**src/crcfpr_pkg.sv**
```systemverilog
package crcfpr_pkg;

  localparam int unsigned DefaultBufferDepth = 256;

  localparam logic [15:0] CrcInit = 16'hFFFF;
  localparam logic [15:0] CrcPoly = 16'h1021;
  localparam logic [15:0] CrcTop  = 16'h8000;

  localparam logic [7:0] SyncFirstReset  = 8'hAA;
  localparam logic [7:0] SyncSecondReset = 8'h55;
  localparam logic [8:0] MaxLengthReset  = 9'd256;

  typedef enum logic [1:0] {
    REG_SYNC_FIRST  = 2'd0,
    REG_SYNC_SECOND = 2'd1,
    REG_MAX_LENGTH  = 2'd2
  } cfg_reg_t;

  typedef enum logic [1:0] {
    ST_BUSY      = 2'd0,
    ST_COMPLETE  = 2'd1,
    ST_ERROR     = 2'd2,
    ST_READ_DATA = 2'd3
  } status_t;

  typedef enum logic [2:0] {
    PH_SYNC1  = 3'd0,
    PH_SYNC2  = 3'd1,
    PH_LEN_LO = 3'd2,
    PH_LEN_HI = 3'd3,
    PH_DATA   = 3'd4,
    PH_CRC_LO = 3'd5,
    PH_CRC_HI = 3'd6
  } phase_t;

  // CRC-16/CCITT-FALSE update over one byte, MSB first.
  function automatic logic [15:0] crc_byte(input logic [15:0] crc_in, input logic [7:0] data);
    logic [15:0] c;
    c = crc_in ^ {data, 8'h00};
    for (int i = 0; i < 8; i++) begin
      if ((c & CrcTop) != 16'h0000) begin
        c = {c[14:0], 1'b0} ^ CrcPoly;
      end else begin
        c = {c[14:0], 1'b0};
      end
    end
    return c;
  endfunction

endpackage

```
**src/crc_framed_packet_receiver.sv**
```systemverilog
// Byte-stream frame receiver. Each input item is either a line byte (tuser 0) or a read
// of the payload buffer (tuser 1). A frame is two sync bytes, a little-endian 16-bit
// length, the payload and a little-endian CRC-16/CCITT-FALSE over length and payload.
// Every item yields exactly one result item: in progress, frame complete with its
// length, frame error, or read data. The block takes one item per cycle unless a held
// result stalls it, and presents its result in the cycle after acceptance; the buffer
// read port is registered. The output register holds a result while the sink stalls,
// and a new item is taken in the same cycle the held result is taken. Reads of buffer
// entries never written return undefined data; reads beyond the buffer return zero.
module crc_framed_packet_receiver #(
  parameter int unsigned BUFFER_DEPTH = crcfpr_pkg::DefaultBufferDepth
) (
  input  logic        clk,
  input  logic        rst,
  input  logic        s_tvalid,
  output logic        s_tready,
  input  logic [15:0] s_tdata,    // [7:0] line_byte, [15:8] read_index
  input  logic        s_tuser,    // [0] mode
  output logic        m_tvalid,
  input  logic        m_tready,
  output logic [23:0] m_tdata,    // [8:0] pkt_length, [16:9] read_data, rest zero
  output logic [1:0]  m_tuser,    // [1:0] status
  input  logic        cfg_valid,
  output logic        cfg_ready,
  input  logic [1:0]  cfg_index,
  input  logic [8:0]  cfg_data
);
  import crcfpr_pkg::*;

  localparam int unsigned AW  = (BUFFER_DEPTH > 1) ? $clog2(BUFFER_DEPTH) : 1;
  localparam int unsigned FXW = (AW > 9) ? AW : 9;
  localparam int unsigned IXW = (AW > 8) ? AW : 8;
  localparam int unsigned LW  = (BUFFER_DEPTH > 65535) ? 17 : 17;

  // Configuration registers
  logic [7:0] sync_first;
  logic [7:0] sync_second;
  logic [8:0] max_length;

  assign cfg_ready = 1'b1;

  always_ff @(posedge clk) begin
    if (rst) begin
      sync_first  <= SyncFirstReset;
      sync_second <= SyncSecondReset;
      max_length  <= MaxLengthReset;
    end else if (cfg_valid) begin
      unique case (cfg_index)
        REG_SYNC_FIRST:  sync_first  <= cfg_data[7:0];
        REG_SYNC_SECOND: sync_second <= cfg_data[7:0];
        REG_MAX_LENGTH:  max_length  <= cfg_data;
        default: ;
      endcase
    end
  end

  // Handshake
  logic out_valid;
  logic accept;

  assign s_tready = !out_valid || m_tready;
  assign accept   = s_tvalid && s_tready;

  logic [7:0] line_byte;
  logic [7:0] read_index;
  assign line_byte  = s_tdata[7:0];
  assign read_index = s_tdata[15:8];

  // Receive state
  phase_t      phase, phase_next;
  logic [7:0]  len_lo, len_lo_next;
  logic [8:0]  exp_len, exp_len_next;
  logic [8:0]  fill, fill_next;
  logic [15:0] crc, crc_next;
  logic [7:0]  crc_lo, crc_lo_next;
  status_t     status_next;
  logic [8:0]  flen_next;
  logic        wr_en;

  logic [15:0]   full_len;
  logic [LW-1:0] limit;
  logic [8:0]    fill_inc;
  logic [FXW-1:0] fill_x;

  assign full_len = {line_byte, len_lo};
  assign limit = ({8'h00, max_length} > LW'(BUFFER_DEPTH)) ? LW'(BUFFER_DEPTH)
                                                           : {8'h00, max_length};
  assign fill_inc = fill + 9'd1;
  assign fill_x   = FXW'(fill);

  always_comb begin
    phase_next   = phase;
    len_lo_next  = len_lo;
    exp_len_next = exp_len;
    fill_next    = fill;
    crc_next     = crc;
    crc_lo_next  = crc_lo;
    status_next  = ST_BUSY;
    flen_next    = 9'd0;
    wr_en        = 1'b0;
    unique case (phase)
      PH_SYNC1: begin
        if (line_byte == sync_first) begin
          phase_next = PH_SYNC2;
        end
      end
      PH_SYNC2: begin
        // The second sync value is checked first so that equal sync values advance.
        priority if (line_byte == sync_second) begin
          phase_next = PH_LEN_LO;
        end else if (line_byte != sync_first) begin
          phase_next = PH_SYNC1;
        end else begin
          phase_next = PH_SYNC2;
        end
      end
      PH_LEN_LO: begin
        len_lo_next = line_byte;
        crc_next    = crc_byte(CrcInit, line_byte);
        phase_next  = PH_LEN_HI;
      end
      PH_LEN_HI: begin
        if (full_len == 16'd0 || {1'b0, full_len} > limit) begin
          phase_next   = PH_SYNC1;
          len_lo_next  = 8'd0;
          exp_len_next = 9'd0;
          fill_next    = 9'd0;
          crc_next     = CrcInit;
          crc_lo_next  = 8'd0;
          status_next  = ST_ERROR;
        end else begin
          exp_len_next = full_len[8:0];
          crc_next     = crc_byte(crc, line_byte);
          fill_next    = 9'd0;
          phase_next   = PH_DATA;
        end
      end
      PH_DATA: begin
        wr_en     = ({23'd0, fill} < 32'(BUFFER_DEPTH));
        fill_next = fill_inc;
        crc_next  = crc_byte(crc, line_byte);
        if (fill_inc >= exp_len) begin
          phase_next = PH_CRC_LO;
        end
      end
      PH_CRC_LO: begin
        crc_lo_next = line_byte;
        phase_next  = PH_CRC_HI;
      end
      PH_CRC_HI: begin
        if ({line_byte, crc_lo} != crc) begin
          status_next = ST_ERROR;
        end else begin
          status_next = ST_COMPLETE;
          flen_next   = exp_len;
        end
        phase_next   = PH_SYNC1;
        len_lo_next  = 8'd0;
        exp_len_next = 9'd0;
        fill_next    = 9'd0;
        crc_next     = CrcInit;
        crc_lo_next  = 8'd0;
      end
      default: begin
        phase_next   = PH_SYNC1;
        len_lo_next  = 8'd0;
        exp_len_next = 9'd0;
        fill_next    = 9'd0;
        crc_next     = CrcInit;
        crc_lo_next  = 8'd0;
        status_next  = ST_ERROR;
      end
    endcase
  end

  logic rx_accept;
  assign rx_accept = accept && !s_tuser;

  always_ff @(posedge clk) begin
    if (rst) begin
      phase   <= PH_SYNC1;
      len_lo  <= 8'd0;
      exp_len <= 9'd0;
      fill    <= 9'd0;
      crc     <= CrcInit;
      crc_lo  <= 8'd0;
    end else if (rx_accept) begin
      phase   <= phase_next;
      len_lo  <= len_lo_next;
      exp_len <= exp_len_next;
      fill    <= fill_next;
      crc     <= crc_next;
      crc_lo  <= crc_lo_next;
    end
  end

  // Payload buffer: one write port for received bytes, one registered read port.
  // A write and a read never share an edge, since only one item is taken per cycle.
  logic [7:0]     mem [BUFFER_DEPTH];
  logic [7:0]     rd_q;
  logic [IXW-1:0] idx_x;
  logic           idx_ok;
  logic           rd_en;

  assign idx_x  = IXW'(read_index);
  assign idx_ok = ({24'd0, read_index} < 32'(BUFFER_DEPTH));
  assign rd_en  = accept && s_tuser && idx_ok;

  always_ff @(posedge clk) begin
    if (rx_accept && wr_en) begin
      mem[fill_x[AW-1:0]] <= line_byte;
    end
    if (rd_en) begin
      rd_q <= mem[idx_x[AW-1:0]];
    end
  end

  // Output register
  status_t    out_status;
  logic [8:0] out_flen;
  logic       out_rd_ok;
  logic [7:0] out_byte;

  always_ff @(posedge clk) begin
    if (rst) begin
      out_valid <= 1'b0;
    end else if (accept) begin
      out_valid <= 1'b1;
    end else if (m_tready) begin
      out_valid <= 1'b0;
    end
  end

  always_ff @(posedge clk) begin
    if (accept) begin
      out_status <= s_tuser ? ST_READ_DATA : status_next;
      out_flen   <= s_tuser ? 9'd0 : flen_next;
      out_rd_ok  <= s_tuser && idx_ok;
    end
  end

  assign out_byte = out_rd_ok ? rd_q : 8'd0;

  assign m_tvalid = out_valid;
  assign m_tuser  = out_status;
  assign m_tdata  = {7'd0, out_byte, out_flen};

endmodule
```
**config.mk**
```make
export PLATFORM = sky130hd
export DESIGN_NAME = crc_framed_packet_receiver
export DESIGN_NICKNAME = d
export VERILOG_FILES = /design/src/crcfpr_pkg.sv /design/src/crc_framed_packet_receiver.sv
export SDC_FILE = /design/constraint.sdc
export NUM_CORES = 2
export LEC_CHECK = 0
export BUFFER_PORTS_ARGS = -buffer_cell sky130_fd_sc_hd__buf_2
export CORE_MARGIN = 10
export CORE_UTILIZATION = 54
export DETAILED_ROUTE_END_ITERATION = 6
export PLACE_DENSITY = 0.72
export SYNTH_ARGS = -nofsm -noshare
export SYNTH_HDL_FRONTEND = slang
export SYNTH_SLANG_ARGS = --single-unit
```
**constraint.sdc**
```tcl
create_clock -name clk -period 3.5 [get_ports clk]
set_input_delay 0.7 -clock clk [delete_from_list [all_inputs] [get_ports clk]]
set_output_delay 0.7 -clock clk [all_outputs]
set_load 0.005 [all_outputs]
```
==> results.ini <==
[outcome]
outcome = finished clean

[yosys]
syn-instance-count = 4113
synth.top_cell.area_share = 0.737
post_synthesis_cell_area_um2 = 84300
synth.most_common_cell = sky130_fd_sc_hd__edfxtp_1
async_reset_ff_frac = 0
yosys_register_bits = 2147
ys_top_cells_by_count = sky130_fd_sc_hd__edfxtp_1 (2068), sky130_fd_sc_hd__mux4_2 (540), sky130_fd_sc_hd__nor2_1 (341)
yosys_warnings = 0
sequential_share_of_the_synthesized_area = 0.756
largest_cells_by_area_after_synthesis = sky130_fd_sc_hd__edfxtp_1 (74%), sky130_fd_sc_hd__mux4_2 (14%), sky130_fd_sc_hd__dfxtp_1 (1.9%)
synth_enable_flop_cells = 2068
dominant_cell_type_by_area_after_synthesis = sky130_fd_sc_hd__edfxtp_1
post_synth_num_cell_types = 61
dominantRegCellSynth = sky130_fd_sc_hd__edfxtp_1
synthesis.area_per_instance_um2 = 20.5

[grt]
globalRouteMet1Util = 0.320
grt_util_all_layers = 0.233
m2_gr_usage = 0.372
global_route.peak_usage_layer = met2
grt.overflow.total = 0
first_pass_grt_wire_length_mm = 299
antenna_found_initial = 6
use_met3 = 0.0451
grt_max_degree = 212
first_global_vias = 43904

[placement]
placed_area_um2 = 90700
port-buffer-count = 53
place_inst = 6507
pre_cts_ws_ps = -173
dp.final_hpwl_mm = 127
place.gp.congestion = 0.857

[sta]
rsz0062_at_grt = no
period_minus_slack_ps = 3010
final_min_period_over_clock_period = 0.860
report.final.slew_viol_count = 0
finalHoldViolCount = 0
fmaxAchievable_mhz = 332
setup-violations-final = 0
slew-limit-headroom = 0.224
worst-slew-pin-transition_ps = 1160
finalClockSkew_ps = 37.1
setup_ws_ps = 491

[clock_network]
tritoncts = yes
numCtsBuffers = 204
postCtsSetupRepairBufs = 0
maximum_clock_insertion_buffer_count = 3
numClockSinks = 2147
clk_transition_reported_paths_ps = 60
worst_skew_late_latency_ps = 850
postCtsHoldBufs = 0
htreeDepth = 4
clock_tree.root_cell = sky130_fd_sc_hd__clkbuf_16
post_cts.resized_instances = 0

[route]
totalWireLength_mm = 201
remaining_drc_errors = 0
detail-route-antenna-nets = 0
drt_first_pass_iters = 5
routed_wire_length_per_instance_um = 29.2
vias = 42980
initialDrtViolationCount = 5227
routed_via_density = 6.24

[power]
power_density_nw_per_um2 = 539
p_leak_nw = 31.7
vdd.ir_drop.worst_mv = 0.560

[worst_setup_path]
crit_path_start = max_length[8]
reg2regPathDepth = 11
cp.depth = 11
critical-path-slowest-cell = sky130_fd_sc_hd__o21bai_1
worst_path_dominant_cell_family = compound AO/OA/AOI/OAI gates
critPathArrivalTime_ps = 3790
reg2reg_setup_slack_ps = 490
crit_path_end_kind = flip-flop
cp-endpoint = len_lo[0]
worstPathRequired_ps = 4280
slowest_delay_ps = 430
path_class = flip-flop to flip-flop
crit_fanout = 9
critical_path.reg2reg.startpoint = max_length[8]
critical_path.reg2reg.endpoint = len_lo[0]
cp-start-kind = flip-flop
timing.critical_path.cells = clkinv_1 > nand2_1 > ha_1 > a21o_1 > a21o_1 > a211o_1 > o221a_2 > o21bai_1 > buf_4 > mux2_2 > nor2_1
cpMostUsedCell = sky130_fd_sc_hd__a21o_1
critical_path_buf_inv_count = 2

[final_layout]
area_growth_pct = 15.4
finish.instance_area_um2 = 97200
final_nets = 4724
post_route_cells_drive_above_1_share = 0.295
instances_no_fill = 6885

[die]
die_width_um = 415
die-area_um2 = 172000
i_o_pin_total = 62
initial_core_util = 0.545
row_count = 144
core_um2 = 155000
die_h_um = 415

[min_path]
type_of_the_most_critical_hold_path = input port to flip-flop

[job]
number_of_max_cap_violations = 0

## cell type report
class,count,area (um^2)
repair buffers,595,5120
fillers,10358,57400
multi-input cells,1694,19200
inverters,27,101
clock inverters,114,1090
diodes,3,7.51
well taps,2044,2560
clock buffers,261,5430
flip-flops and latches,2147,63700
## metrics by stage
step | hold slack, ps | power, mW | setup TNS [ps] | utilization
global placement | 439 | 31.2 | -708 | 0.587
finish | 109 | 52.4 | 0 | 0.629
detailed placement | 445 | 31.3 | -546 | 0.587
global route | 91.9 | 53.8 | 0 | 0.629
floorplan | 432 | 30.1 | 0 | -
CTS | 54.2 | 52.7 | 0 | 0.629
## sequential cells by signal, indices dropped and copies added (netlist names)
| name | count |
|---|---|
| mem | 2048 |
| crc | 16 |
| exp_len | 9 |
| fill | 9 |
| max_length | 9 |
| out_flen | 9 |
| crc_lo | 8 |
| len_lo | 8 |
| rd_q | 8 |
| sync_first | 8 |
| sync_second | 8 |
| phase | 3 |
| m_tuser | 2 |
| m_tvalid | 1 |
| out_rd_ok | 1 |
## metal layers
layer | vias to the layer above | wire (um)
met5 | - | 0
met4 | 0 | 7660
met3 | 355 | 18600
met2 | 2105 | 98000
met1 | 22462 | 76500
li1 | 18058 | -
## worst reg2reg max path: stages, from the launching register on
cell	delay [ps]
sky130_fd_sc_hd__dfxtp_1	340
sky130_fd_sc_hd__clkinv_1	210
sky130_fd_sc_hd__nand2_1	130
sky130_fd_sc_hd__ha_1	240
sky130_fd_sc_hd__a21o_1	190
sky130_fd_sc_hd__a21o_1	170
sky130_fd_sc_hd__a211o_1	310
sky130_fd_sc_hd__o221a_2	270
sky130_fd_sc_hd__o21bai_1	430
sky130_fd_sc_hd__buf_4	250
sky130_fd_sc_hd__mux2_2	340
sky130_fd_sc_hd__nor2_1	70
## cell usage in the layout (no fill, tap or decap), drive strengths merged, types with 25 or more instances in the layout
cell    Yosys  routed
edfxtp   2068    2068
buf       119     595
mux4      540     540
nor2      341     341
clkbuf    132     261
mux2i     130     130
nand2      85      85
a22oi      85      85
clkinv      1      83
dfxtp      79      79
a21oi      65      65
nand3      46      46
xnor2      41      41
inv        26      36
nor3       31      31
o22ai      29      29
o21ai      29      29
xor2       25      25
## worst min path at each step
stage | startpoint | cells after the start | to | slack [ps]
6_report | cfg_data[8] | 3 | max_length[8] | 110
5_1_grt | s_tdata[0] | 1 | mem[26][0] | 90
4_1_cts | cfg_data[1] | 2 | sync_first[1] | 50
2_1_floorplan | exp_len[1] | 2 | exp_len[1] | 430
3_3_place_gp | exp_len[5] | 2 | exp_len[5] | 440
3_5_place_dp | exp_len[6] | 2 | exp_len[6] | 440
## power by group
group	switching (mW)	internal, mW
registers	0.0238	28.2
logic	1.48	1.05
clock network	9.39	12.3
## kinds of logic after synthesis
family          Yosys count  share of synthesized area
simple gates            609                     0.0318
flops                  2147                      0.756
compound gates          318                     0.0259
xor+xnor                 66                    0.00686
mux                     671                      0.160
buf+inv                 278                     0.0165
fa+ha+maj                22                    0.00327
other cells               2                  0.0000891
Power figures use the tool's default switching activity.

WORK TO BE COMPLETED: Starting at the line that contains "final_min_period_over_clock_period = 0.860" and stopping after the line that contains "timing.critical_path.cells = clkinv_1", write out every line exactly as it appears above, and no other line.

COMPLETED TASK:
final_min_period_over_clock_period = 0.860
report.final.slew_viol_count = 0
finalHoldViolCount = 0
fmaxAchievable_mhz = 332
setup-violations-final = 0
slew-limit-headroom = 0.224
worst-slew-pin-transition_ps = 1160
finalClockSkew_ps = 37.1
setup_ws_ps = 491

[clock_network]
tritoncts = yes
numCtsBuffers = 204
postCtsSetupRepairBufs = 0
maximum_clock_insertion_buffer_count = 3
numClockSinks = 2147
clk_transition_reported_paths_ps = 60
worst_skew_late_latency_ps = 850
postCtsHoldBufs = 0
htreeDepth = 4
clock_tree.root_cell = sky130_fd_sc_hd__clkbuf_16
post_cts.resized_instances = 0

[route]
totalWireLength_mm = 201
remaining_drc_errors = 0
detail-route-antenna-nets = 0
drt_first_pass_iters = 5
routed_wire_length_per_instance_um = 29.2
vias = 42980
initialDrtViolationCount = 5227
routed_via_density = 6.24

[power]
power_density_nw_per_um2 = 539
p_leak_nw = 31.7
vdd.ir_drop.worst_mv = 0.560

[worst_setup_path]
crit_path_start = max_length[8]
reg2regPathDepth = 11
cp.depth = 11
critical-path-slowest-cell = sky130_fd_sc_hd__o21bai_1
worst_path_dominant_cell_family = compound AO/OA/AOI/OAI gates
critPathArrivalTime_ps = 3790
reg2reg_setup_slack_ps = 490
crit_path_end_kind = flip-flop
cp-endpoint = len_lo[0]
worstPathRequired_ps = 4280
slowest_delay_ps = 430
path_class = flip-flop to flip-flop
crit_fanout = 9
critical_path.reg2reg.startpoint = max_length[8]
critical_path.reg2reg.endpoint = len_lo[0]
cp-start-kind = flip-flop
timing.critical_path.cells = clkinv_1 > nand2_1 > ha_1 > a21o_1 > a21o_1 > a211o_1 > o221a_2 > o21bai_1 > buf_4 > mux2_2 > nor2_1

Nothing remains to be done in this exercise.